Common bean (Phaseolus vulgaris) encodes three class 2 L-asparaginase enzymes: two potassium-dependent enzymes [PvAIII(K)-1 and PvAIII(K)-2] and a potassium-independent enzyme (PvAIII). Here, we present the crystal structure of PvAIII, which displays a rare P2 space-group symmetry and a unique pseudosymmetric 41-like double-helical packing. The asymmetric unit contains 32 protein chains (16 αβ units labeled A-P) organized into two right-handed coiled arrangements, each consisting of four PvAIII (αβ)2 dimers. Detailed analysis of the crystal structure revealed that this unusual packing originates from three factors: (i) the ability of the PvAIII molecules to form extended intermolecular β-sheets, a feature enabled by the PvAIII sequence and secondary structure, (ii) incomplete degradation of the flexible linker remaining at the C-terminus of α subunits of protein chain C after the autoproteolytic cleavage (maturation) of the PvAIII precursor and (iii) intermolecular entanglement between protein chains from the two helices to create `hydrogen-bond linchpins' that connect adjacent protein chains.
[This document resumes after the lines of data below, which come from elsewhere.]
==> config.mk <==
export PLATFORM = sky130hd
export DESIGN_NAME = interval_lane_assigner_unit_flat
export DESIGN_NICKNAME = d
export VERILOG_FILES = /design/src/hdl/ila_pkg.sv /design/src/hdl/ila_if.sv /design/src/hdl/ila_ram.sv /design/src/hdl/ila_ctrl.sv /design/src/hdl/ila_dp.sv /design/src/hdl/interval_lane_assigner_unit.sv /design/src/flat_wrapper.sv
export SDC_FILE = /design/constraint.sdc
export NUM_CORES = 2
export LEC_CHECK = 0
export BUFFER_PORTS_ARGS = -buffer_cell sky130_fd_sc_hd__buf_2
export CAP_MARGIN = 20
export CELL_PAD_IN_SITES_DETAIL_PLACEMENT = 1
export CELL_PAD_IN_SITES_GLOBAL_PLACEMENT = 2
export CORE_MARGIN = 10
export CORE_UTILIZATION = 40
export DETAILED_ROUTE_END_ITERATION = 10
export HOLD_SLACK_MARGIN = 0.03
export PLACE_DENSITY_LB_ADDON = 0.1
export SYNTH_ARGS = -nofsm -noshare
export SYNTH_HDL_FRONTEND = slang
export SYNTH_HIERARCHICAL = 1
export SYNTH_SLANG_ARGS = --single-unit
==> constraint.sdc <==
create_clock -name clk -period 9.8 [get_ports clk]
set_clock_uncertainty 0.1 [all_clocks]
set_input_delay 1.47 -clock clk [delete_from_list [all_inputs] [get_ports clk]]
set_output_delay 1.47 -clock clk [all_outputs]
set_load 0.03 [all_outputs]
==> src/hdl/ila_pkg.sv <==
`timescale 1ns / 1ps
`default_nettype none

package ila_pkg;

  localparam int IN_TIME_W  = 32;
  localparam int LANE_W     = 6;
  localparam int STATUS_W   = 2;
  localparam int COUNT_W    = 7;
  localparam int SPAN_W     = 32;

  typedef enum logic [STATUS_W-1:0] {
    ST_REUSE    = 2'd0,
    ST_OPEN     = 2'd1,
    ST_OVERFLOW = 2'd2
  } ila_status_t;

  typedef enum logic [1:0] {
    S_IDLE,
    S_SCAN,
    S_FINISH
  } ila_state_t;

  // controller to datapath
  typedef struct packed {
    logic load;
    logic scan;
    logic finish;
  } ila_cmd_t;

  // datapath to controller
  typedef struct packed {
    logic scan_done;
    logic out_busy;
  } ila_sts_t;

endpackage

`default_nettype wire

==> src/hdl/ila_if.sv <==
`timescale 1ns / 1ps
`default_nettype none

interface ila_in_if;
  import ila_pkg::*;
  logic                 valid;
  logic                 ready;
  logic [IN_TIME_W-1:0] start_ms;
  logic [IN_TIME_W-1:0] end_ms;
  logic                 new_set;

  modport source (output valid, start_ms, end_ms, new_set, input ready);
  modport sink   (input valid, start_ms, end_ms, new_set, output ready);
endinterface

interface ila_out_if;
  import ila_pkg::*;
  logic                valid;
  logic                ready;
  logic [LANE_W-1:0]   lane;
  logic [STATUS_W-1:0] status;
  logic [COUNT_W-1:0]  lane_count;
  logic [SPAN_W-1:0]   span_start;
  logic [SPAN_W-1:0]   span_end;

  modport source (output valid, lane, status, lane_count, span_start, span_end,
                  input ready);
  modport sink   (input valid, lane, status, lane_count, span_start, span_end,
                  output ready);
endinterface

`default_nettype wire

==> src/hdl/ila_ram.sv <==
`timescale 1ns / 1ps
`default_nettype none

module ila_ram #(
  parameter int WIDTH = 32,
  parameter int DEPTH = 64,
  parameter int AW    = (DEPTH > 1) ? $clog2(DEPTH) : 1
) (
  input  wire logic             clk,
  input  wire logic             we,
  input  wire logic [AW-1:0]    waddr,
  input  wire logic [WIDTH-1:0] wdata,
  input  wire logic             re,
  input  wire logic [AW-1:0]    raddr,
  output logic      [WIDTH-1:0] rdata
);

  logic [WIDTH-1:0] mem [DEPTH];

  always_ff @(posedge clk) begin
    if (we) begin
      mem[waddr] <= wdata;
    end
    if (re) begin
      rdata <= mem[raddr];
    end
  end

endmodule

`default_nettype wire

==> src/hdl/ila_ctrl.sv <==
`timescale 1ns / 1ps
`default_nettype none

module ila_ctrl (
  input  wire logic              clk,
  input  wire logic              rst_n,
  input  wire logic              in_valid,
  output logic                   in_ready,
  input  wire ila_pkg::ila_sts_t sts,
  output ila_pkg::ila_cmd_t      cmd
);
  import ila_pkg::*;

  ila_state_t state_r, state_nxt;

  always_ff @(posedge clk) begin
    if (!rst_n) begin
      state_r <= S_IDLE;
    end else begin
      state_r <= state_nxt;
    end
  end

  always_comb begin
    state_nxt = state_r;
    case (state_r)
      S_IDLE: begin
        if (in_valid) begin
          state_nxt = S_SCAN;
        end
      end
      S_SCAN: begin
        if (sts.scan_done) begin
          state_nxt = S_FINISH;
        end
      end
      S_FINISH: begin
        // hold until the output register can take the result
        if (!sts.out_busy) begin
          state_nxt = S_IDLE;
        end
      end
      default: state_nxt = S_IDLE;
    endcase
  end

  always_comb begin
    in_ready   = 1'b0;
    cmd        = '0;
    case (state_r)
      S_IDLE: begin
        in_ready = 1'b1;
        cmd.load = in_valid;
      end
      S_SCAN: begin
        cmd.scan = 1'b1;
      end
      S_FINISH: begin
        cmd.finish = !sts.out_busy;
      end
      default: begin
        in_ready = 1'b0;
      end
    endcase
  end

endmodule

`default_nettype wire

==> src/hdl/ila_dp.sv <==
`timescale 1ns / 1ps
`default_nettype none

module ila_dp #(
  parameter int MAX_LANES  = 64,
  parameter int TIME_WIDTH = 32
) (
  input  wire logic                            clk,
  input  wire logic                            rst_n,
  input  wire ila_pkg::ila_cmd_t               cmd,
  output ila_pkg::ila_sts_t                    sts,
  input  wire logic [ila_pkg::IN_TIME_W-1:0]   in_start_ms,
  input  wire logic [ila_pkg::IN_TIME_W-1:0]   in_end_ms,
  input  wire logic                            in_new_set,
  output logic                                 out_valid,
  input  wire logic                            out_ready,
  output logic [ila_pkg::LANE_W-1:0]           out_lane,
  output logic [ila_pkg::STATUS_W-1:0]         out_status,
  output logic [ila_pkg::COUNT_W-1:0]          out_lane_count,
  output logic [ila_pkg::SPAN_W-1:0]           out_span_start,
  output logic [ila_pkg::SPAN_W-1:0]           out_span_end
);
  import ila_pkg::*;

  localparam int LW  = (MAX_LANES > 1) ? $clog2(MAX_LANES) : 1;
  localparam int CW  = $clog2(MAX_LANES + 1);
  localparam int TW  = TIME_WIDTH;
  localparam int LWX = (LW > LANE_W) ? LW : LANE_W;
  localparam int CWX = (CW > COUNT_W) ? CW : COUNT_W;
  localparam int TWX = (TW > SPAN_W) ? TW : SPAN_W;
  localparam logic [CW-1:0] FULL = CW'(MAX_LANES);

  logic [TW-1:0]  start_r, end_r;
  logic [TW-1:0]  min_r, min_nxt;
  logic [TW-1:0]  max_r, max_nxt;
  logic [CW-1:0]  used_r, used_nxt;
  logic [CW-1:0]  cnt_r, cnt_nxt;
  logic           rdv_r;
  logic [LW-1:0]  rdidx_r;
  logic           found_r, found_nxt;
  logic [LW-1:0]  pick_r, pick_nxt;
  logic [TW-1:0]  best_r, best_nxt;

  logic           issue, hit, empty;
  logic [TW-1:0]  start_in, end_in, rd_data;
  logic           wr_en;
  logic [LW-1:0]  wr_addr;
  logic [TW-1:0]  wr_data;

  logic                out_valid_r, out_valid_nxt;
  logic [LWX-1:0]      lane_r;
  ila_status_t         status_r;
  logic [CWX-1:0]      count_r;
  logic [TWX-1:0]      span_s_r, span_e_r;

  assign start_in = TW'(in_start_ms);
  assign end_in   = TW'(in_end_ms);

  ila_ram #(
    .WIDTH (TW),
    .DEPTH (MAX_LANES),
    .AW    (LW)
  ) u_lane_end (
    .clk   (clk),
    .we    (wr_en),
    .waddr (wr_addr),
    .wdata (wr_data),
    .re    (issue),
    .raddr (cnt_r[LW-1:0]),
    .rdata (rd_data)
  );

  // one read issued per cycle, compared when it returns
  assign issue = cmd.scan && (cnt_r < used_r);
  assign hit   = rdv_r && (rd_data <= start_r) && (!found_r || rd_data < best_r);

  assign sts.scan_done = (cnt_r == used_r) && !rdv_r;
  assign sts.out_busy  = out_valid_r && !out_ready;

  assign empty = in_new_set || (used_r == '0);

  always_comb begin
    min_nxt   = min_r;
    max_nxt   = max_r;
    used_nxt  = used_r;
    cnt_nxt   = cnt_r;
    found_nxt = found_r;
    pick_nxt  = pick_r;
    best_nxt  = best_r;
    wr_en     = 1'b0;
    wr_addr   = used_r[LW-1:0];
    wr_data   = end_r;

    if (cmd.load) begin
      cnt_nxt   = '0;
      found_nxt = 1'b0;
      if (in_new_set) begin
        used_nxt = '0;
      end
      if (empty) begin
        min_nxt = start_in;
        max_nxt = end_in;
      end else begin
        if (start_in < min_r) begin
          min_nxt = start_in;
        end
        if (end_in > max_r) begin
          max_nxt = end_in;
        end
      end
    end

    if (issue) begin
      cnt_nxt = cnt_r + 1'b1;
    end

    if (hit) begin
      found_nxt = 1'b1;
      pick_nxt  = rdidx_r;
      best_nxt  = rd_data;
    end

    if (cmd.finish) begin
      if (found_r) begin
        wr_en   = 1'b1;
        wr_addr = pick_r;
        wr_data = (end_r > best_r) ? end_r : best_r;
      end else if (used_r != FULL) begin
        wr_en    = 1'b1;
        used_nxt = used_r + 1'b1;
      end
    end
  end

  always_comb begin
    out_valid_nxt = out_valid_r;
    if (cmd.finish) begin
      out_valid_nxt = 1'b1;
    end else if (out_ready) begin
      out_valid_nxt = 1'b0;
    end
  end

  always_ff @(posedge clk) begin
    if (!rst_n) begin
      used_r      <= '0;
      min_r       <= '0;
      max_r       <= '0;
      rdv_r       <= 1'b0;
      cnt_r       <= '0;
      out_valid_r <= 1'b0;
    end else begin
      used_r      <= used_nxt;
      min_r       <= min_nxt;
      max_r       <= max_nxt;
      rdv_r       <= issue;
      cnt_r       <= cnt_nxt;
      out_valid_r <= out_valid_nxt;
    end
  end

  always_ff @(posedge clk) begin
    if (cmd.load) begin
      start_r <= start_in;
      end_r   <= end_in;
    end
    rdidx_r <= cnt_r[LW-1:0];
    found_r <= found_nxt;
    pick_r  <= pick_nxt;
    best_r  <= best_nxt;
    if (cmd.finish) begin
      count_r  <= CWX'(used_nxt);
      span_s_r <= TWX'(min_r);
      span_e_r <= TWX'(max_r);
      if (found_r) begin
        lane_r   <= LWX'(pick_r);
        status_r <= ST_REUSE;
      end else if (used_r != FULL) begin
        lane_r   <= LWX'(used_r[LW-1:0]);
        status_r <= ST_OPEN;
      end else begin
        lane_r   <= '0;
        status_r <= ST_OVERFLOW;
      end
    end
  end

  assign out_valid      = out_valid_r;
  assign out_lane       = lane_r[LANE_W-1:0];
  assign out_status     = status_r;
  assign out_lane_count = count_r[COUNT_W-1:0];
  assign out_span_start = span_s_r[SPAN_W-1:0];
  assign out_span_end   = span_e_r[SPAN_W-1:0];

endmodule

`default_nettype wire

==> src/hdl/interval_lane_assigner_unit.sv <==
`timescale 1ns / 1ps
`default_nettype none

// Channel   Dir  Handshake            Transaction
// in_ch     in   in_ch.valid/ready    start_ms, end_ms, new_set
// out_ch    out  out_ch.valid/ready   lane, status, lane_count, span_start, span_end
//
// One interval per transaction, one result per interval. After acceptance an
// interval is loaded, scanned against every lane in use and then finished
// before its result is registered: the lane-end memory is read once per cycle
// with a registered read port, and each returned end is compared in the cycle after.
// Synchronous active-low reset clears the lane count, the span and the
// handshake state; the lane-end memory needs no clearing.
// A new interval is taken while the previous result waits in the output
// register; a held result stalls only the final write of the next one.

module interval_lane_assigner_unit #(
  parameter int MAX_LANES  = 64,
  parameter int TIME_WIDTH = 32
) (
  input wire logic clk,
  input wire logic rst_n,
  ila_in_if.sink   in_ch,
  ila_out_if.source out_ch
);
  import ila_pkg::*;

  ila_cmd_t cmd;
  ila_sts_t sts;
  logic     in_ready;

  assign in_ch.ready = in_ready;

  ila_ctrl u_ctrl (
    .clk      (clk),
    .rst_n    (rst_n),
    .in_valid (in_ch.valid),
    .in_ready (in_ready),
    .sts      (sts),
    .cmd      (cmd)
  );

  ila_dp #(
    .MAX_LANES  (MAX_LANES),
    .TIME_WIDTH (TIME_WIDTH)
  ) u_dp (
    .clk            (clk),
    .rst_n          (rst_n),
    .cmd            (cmd),
    .sts            (sts),
    .in_start_ms    (in_ch.start_ms),
    .in_end_ms      (in_ch.end_ms),
    .in_new_set     (in_ch.new_set),
    .out_valid      (out_ch.valid),
    .out_ready      (out_ch.ready),
    .out_lane       (out_ch.lane),
    .out_status     (out_ch.status),
    .out_lane_count (out_ch.lane_count),
    .out_span_start (out_ch.span_start),
    .out_span_end   (out_ch.span_end)
  );

endmodule

`default_nettype wire

==> src/flat_wrapper.sv <==
// flat-port wrapper written by rule: the top's interface ports become plain ports
module interval_lane_assigner_unit_flat import ila_pkg::*;
#(
  parameter int MAX_LANES  = 64,
  parameter int TIME_WIDTH = 32
)
  (clk, rst_n, in_ch_valid, in_ch_start_ms, in_ch_end_ms, in_ch_new_set, in_ch_ready, out_ch_valid, out_ch_lane, out_ch_status, out_ch_lane_count, out_ch_span_start, out_ch_span_end, out_ch_ready);
  ila_in_if in_ch_i ();
  ila_out_if out_ch_i ();
  input wire logic clk;
  input wire logic rst_n;
  input wire logic [$bits(in_ch_i.valid)-1:0] in_ch_valid;
  input wire logic [$bits(in_ch_i.start_ms)-1:0] in_ch_start_ms;
  input wire logic [$bits(in_ch_i.end_ms)-1:0] in_ch_end_ms;
  input wire logic [$bits(in_ch_i.new_set)-1:0] in_ch_new_set;
  output wire logic [$bits(in_ch_i.ready)-1:0] in_ch_ready;
  output wire logic [$bits(out_ch_i.valid)-1:0] out_ch_valid;
  output wire logic [$bits(out_ch_i.lane)-1:0] out_ch_lane;
  output wire logic [$bits(out_ch_i.status)-1:0] out_ch_status;
  output wire logic [$bits(out_ch_i.lane_count)-1:0] out_ch_lane_count;
  output wire logic [$bits(out_ch_i.span_start)-1:0] out_ch_span_start;
  output wire logic [$bits(out_ch_i.span_end)-1:0] out_ch_span_end;
  input wire logic [$bits(out_ch_i.ready)-1:0] out_ch_ready;
  assign in_ch_i.valid = in_ch_valid;
  assign in_ch_i.start_ms = in_ch_start_ms;
  assign in_ch_i.end_ms = in_ch_end_ms;
  assign in_ch_i.new_set = in_ch_new_set;
  assign in_ch_ready = in_ch_i.ready;
  assign out_ch_valid = out_ch_i.valid;
  assign out_ch_lane = out_ch_i.lane;
  assign out_ch_status = out_ch_i.status;
  assign out_ch_lane_count = out_ch_i.lane_count;
  assign out_ch_span_start = out_ch_i.span_start;
  assign out_ch_span_end = out_ch_i.span_end;
  assign out_ch_i.ready = out_ch_ready;
  interval_lane_assigner_unit #(.MAX_LANES(MAX_LANES), .TIME_WIDTH(TIME_WIDTH)) u_core (.clk(clk), .rst_n(rst_n), .in_ch(in_ch_i), .out_ch(out_ch_i));
endmodule
==> out/results.ini <==
[synth]
async_flop_share_pct=0
postSynthRegisterBits=2350
netlist_area_um2=92500
avgSynthCellArea_um2=20.4
syn_inst=4530
ys.flop_type=edfxtp_1
synth_cell_types=71
synth_nets=4767
synth_edf_count=2261
ys.warnings.count=6
yosysSeqAreaShare_pct=75.3

[routing]
drt_iter0_drc=4485
drt_wl_total_um=257000
viasPerCell=5.70
routedWlPerCell_um=31.7
drcViolationCount=0
final_antenna_net_count=0
routed-via-count=46200
dr.pass1.iters=5

[cts]
insertion_delay_ps=910
cts_resized=0
cts.path.max_buffers=4
h-tree-depth=5
ctsHoldBuffers=0
cts_setup_buffers=0
cts_tree=yes
cts_root_buf=clkbuf_16
cts_sinks=2350
cts_inserted_buffers=278
clk_pin_slew_worst_paths_ps=60

[worst_setup_path]
crit_arrival_ps=5160
critPathMostFrequentCell=nor2_4
crit_path_end=u_core/u_dp/u_lane_end/mem[25][13]$_DFFE_PP_
worst-r2r-cell-count=6
rr_endpoint=u_core/u_dp/u_lane_end/rdata[0]$_DFFE_PP_
end_kind=flop
cp_max_fo=33
startpoint=out_ch_ready
crit_type=in2reg
required_ps=10220
cp_cell_sequence=buf_2 > nor2b_1 > nor2_4 > buf_4 > nand2_1 > mux2_2 > nor2_1 > nand3_1 > nor2_4
cpMaxStageDelayCell=nor2_4
critPathMaxStageDelay_ps=1150
worstReg2RegStart=u_core/u_dp/cnt_r[0]$_SDFFE_PN0P_
rrSetupSlack_ps=5150
critPathLaunchType=input pin

[timing]
fin_tns_setup_ps=0
worstMarginPinSlew_ps=1100
rsz0062_at_grt=no
holdWs_ps=305
setup_viol=0
relSlewSlack_pct=26.4
period_share_pct=48.4
fin_crit_ps=4740
slew_violations=0
max_freq_mhz=211
hold_violations=0

[floorplanning]
fp.dieW_um=501
start_util_pct=40.2
die_h_um=501
pin_count=150
core_um2=230000
rows=176
die_area_um2=251000

[placement]
place_hpwl_um=157000
place_area_um2=97700
gp_congestion=0.781
portBuffers=149

[pwr]
vdd_drop_max_v=0.000152
power.density_nw_per_um2=202
p_leak_uw=0.0330
power_uw=21500

[outcome]
status=completed

[global_routing]
grt_pass1_wl_um=365000
track_usage_pct=20.2
grt_max_degree=112
grt_overflow_total=0
first_global_vias=48000
antenna_found_initial=11

[flow_run]
drv_cap=0

[finish]
mostFrequentLayoutCell=edfxtp_1
fill_cells=20900
final_cell_mix=edfxtp_1 (2261), mux4_2 (544), clkbuf_16 (285)
fin_nets=5129
drive_gt1_share_pct=26.8
final_area_um2=106000
syn2layout_area_growth_pct=14.6

[worst_hold_path]
min_path_type=reg2reg

==> worst min path at each step <==
stage	startpoint	cells after the start	to	slack, ps
6_report	u_core/u_dp/rdidx_r[1]$_DFF_P_	0	u_core/u_dp/pick_r[1]$_DFFE_PP_	300
5_1_grt	u_core/u_dp/rdidx_r[2]$_DFF_P_	0	u_core/u_dp/pick_r[2]$_DFFE_PP_	310
4_1_cts	u_core/u_dp/rdidx_r[5]$_DFF_P_	0	u_core/u_dp/pick_r[5]$_DFFE_PP_	300
3_5_place_dp	u_core/u_dp/rdidx_r[1]$_DFF_P_	0	u_core/u_dp/pick_r[1]$_DFFE_PP_	290
3_3_place_gp	u_core/u_dp/rdidx_r[4]$_DFF_P_	0	u_core/u_dp/pick_r[4]$_DFFE_PP_	290
2_1_floorplan	u_core/u_dp/rdidx_r[0]$_DFF_P_	0	u_core/u_dp/pick_r[0]$_DFFE_PP_	290
==> cell type report <==
| type | count | area [um2] | share of cell area, % |
|---|---|---|---|
| sequential | 2350 | 69700 | 65.7 |
| multi-input combinational | 1824 | 21700 | 20.5 |
| clock buffer | 350 | 7440 | 7.01 |
| tap | 3026 | 3790 | 3.57 |
| timing repair buffer | 300 | 2070 | 1.96 |
| clock inverter | 100 | 777 | 0.733 |
| inverter | 138 | 518 | 0.489 |
| antenna | 12 | 30.0 | 0.0283 |
==> power by group <==
part | switching [uW] | internal (uW)
combinational | 552 | 180
sequential | 47.5 | 11200
clock | 3870 | 5650
total | 4470 | 17000
==> worst max-delay path, delay by kind of cell <==
| family | cells | cell delay (ps) |
|---|---|---|
| and+or+nand+nor | 6 | 2730 |
| buffers and inverters | 2 | 410 |
| muxes | 1 | 480 |
==> synth_stat cells (all sizes together) (5+ instances only) <==
cell type / n / area (um2)
a21o: 7 / 52.6
o21ai: 103 / 636
nor3: 13 / 65.1
inv: 138 / 518
nand2: 151 / 567
nor2b: 26 / 163
edfxtp: 2261 / 67900
a21oi: 124 / 624
a211oi: 13 / 97.6
a311oi: 8 / 70.1
mux2: 39 / 439
and2: 11 / 71.3
a22oi: 14 / 119
buf: 132 / 833
mux2i: 97 / 971
nand4: 33 / 206
and3: 9 / 56.3
mux4: 544 / 12300
nand2b: 13 / 81.3
nor2: 158 / 593
o221ai: 28 / 245
nand3b: 5 / 37.5
or3b: 5 / 43.8
ha: 168 / 2100
o211ai: 7 / 52.6
nor4: 8 / 65.1
clkbuf: 86 / 330
dfxtp: 89 / 1780
nand3: 96 / 526
and4: 5 / 43.8
o22ai: 84 / 526
==> metrics by stage <==
stage | cells | util, % | setup slack (ps)
2_1_floorplan | 4530 | - | 277
3_3_place_gp | 7632 | 42.4 | 4090
3_5_place_dp | 7635 | 42.5 | 4170
4_1_cts | 8085 | 46.0 | 5110
5_1_grt | 8090 | 46.1 | 4900
6_report | 8100 | 46.1 | 5060
==> logic make-up (layout without fill, tap and decap cells) <==
| family | count (synthesis) | after routing | synth area share, % |
|---|---|---|---|
| flip-flops | 2350 | 2350 | 75.3 |
| other | 0 | 12 | 0 |
| AND/OR/NAND/NOR | 546 | 546 | 2.82 |
| multiplexers | 680 | 680 | 14.8 |
| adder cells (fa/ha/maj) | 168 | 168 | 2.27 |
| AO/OA/AOI/OAI | 429 | 429 | 3.01 |
| XOR/XNOR | 1 | 1 | 0.00947 |
| buffers and inverters | 356 | 888 | 1.82 |
==> registers in the layout, summed over array words and instances, names as in the netlist, 32 cells and up <==
signal / count
u_core/u_dp/u_lane_end/mem: 2048
u_core/u_dp/best_r: 32
u_core/u_dp/end_r: 32
u_core/u_dp/max_r: 32
u_core/u_dp/min_r: 32
u_core/u_dp/out_span_end: 32
u_core/u_dp/out_span_start: 32
u_core/u_dp/start_r: 32
u_core/u_dp/u_lane_end/rdata: 32
==> routing by layer <==
layer / GRT usage (%) / part of all wire (%)
met5: 0 / 0
met4: 4.94 / 2.2
met3: 3.47 / 6.0
met2: 30.7 / 45
met1: 30.4 / 46
Power figures use the tool's default switching activity.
The Km value of PvAIII for L-asparagine is approximately five times higher than for β-peptides, suggesting that the physiological role of PvAIII may be more related to the removal of toxic β-peptides than to basic L-asparagine metabolism. A comparison of the active sites of PvAIII and PvAIII(K)-1 shows that the proteins have nearly identical residues in the catalytic center, except for Thr219, which is unique to PvAIII. To test whether the residue type at position 219 affects the enzymatic activity of PvAIII, we designed and produced a T219S mutant. The kinetic parameters determined for L-asparagine hydrolysis indicate that the T/S residue type at position 219 does not affect the L-asparaginase activity of PvAIII.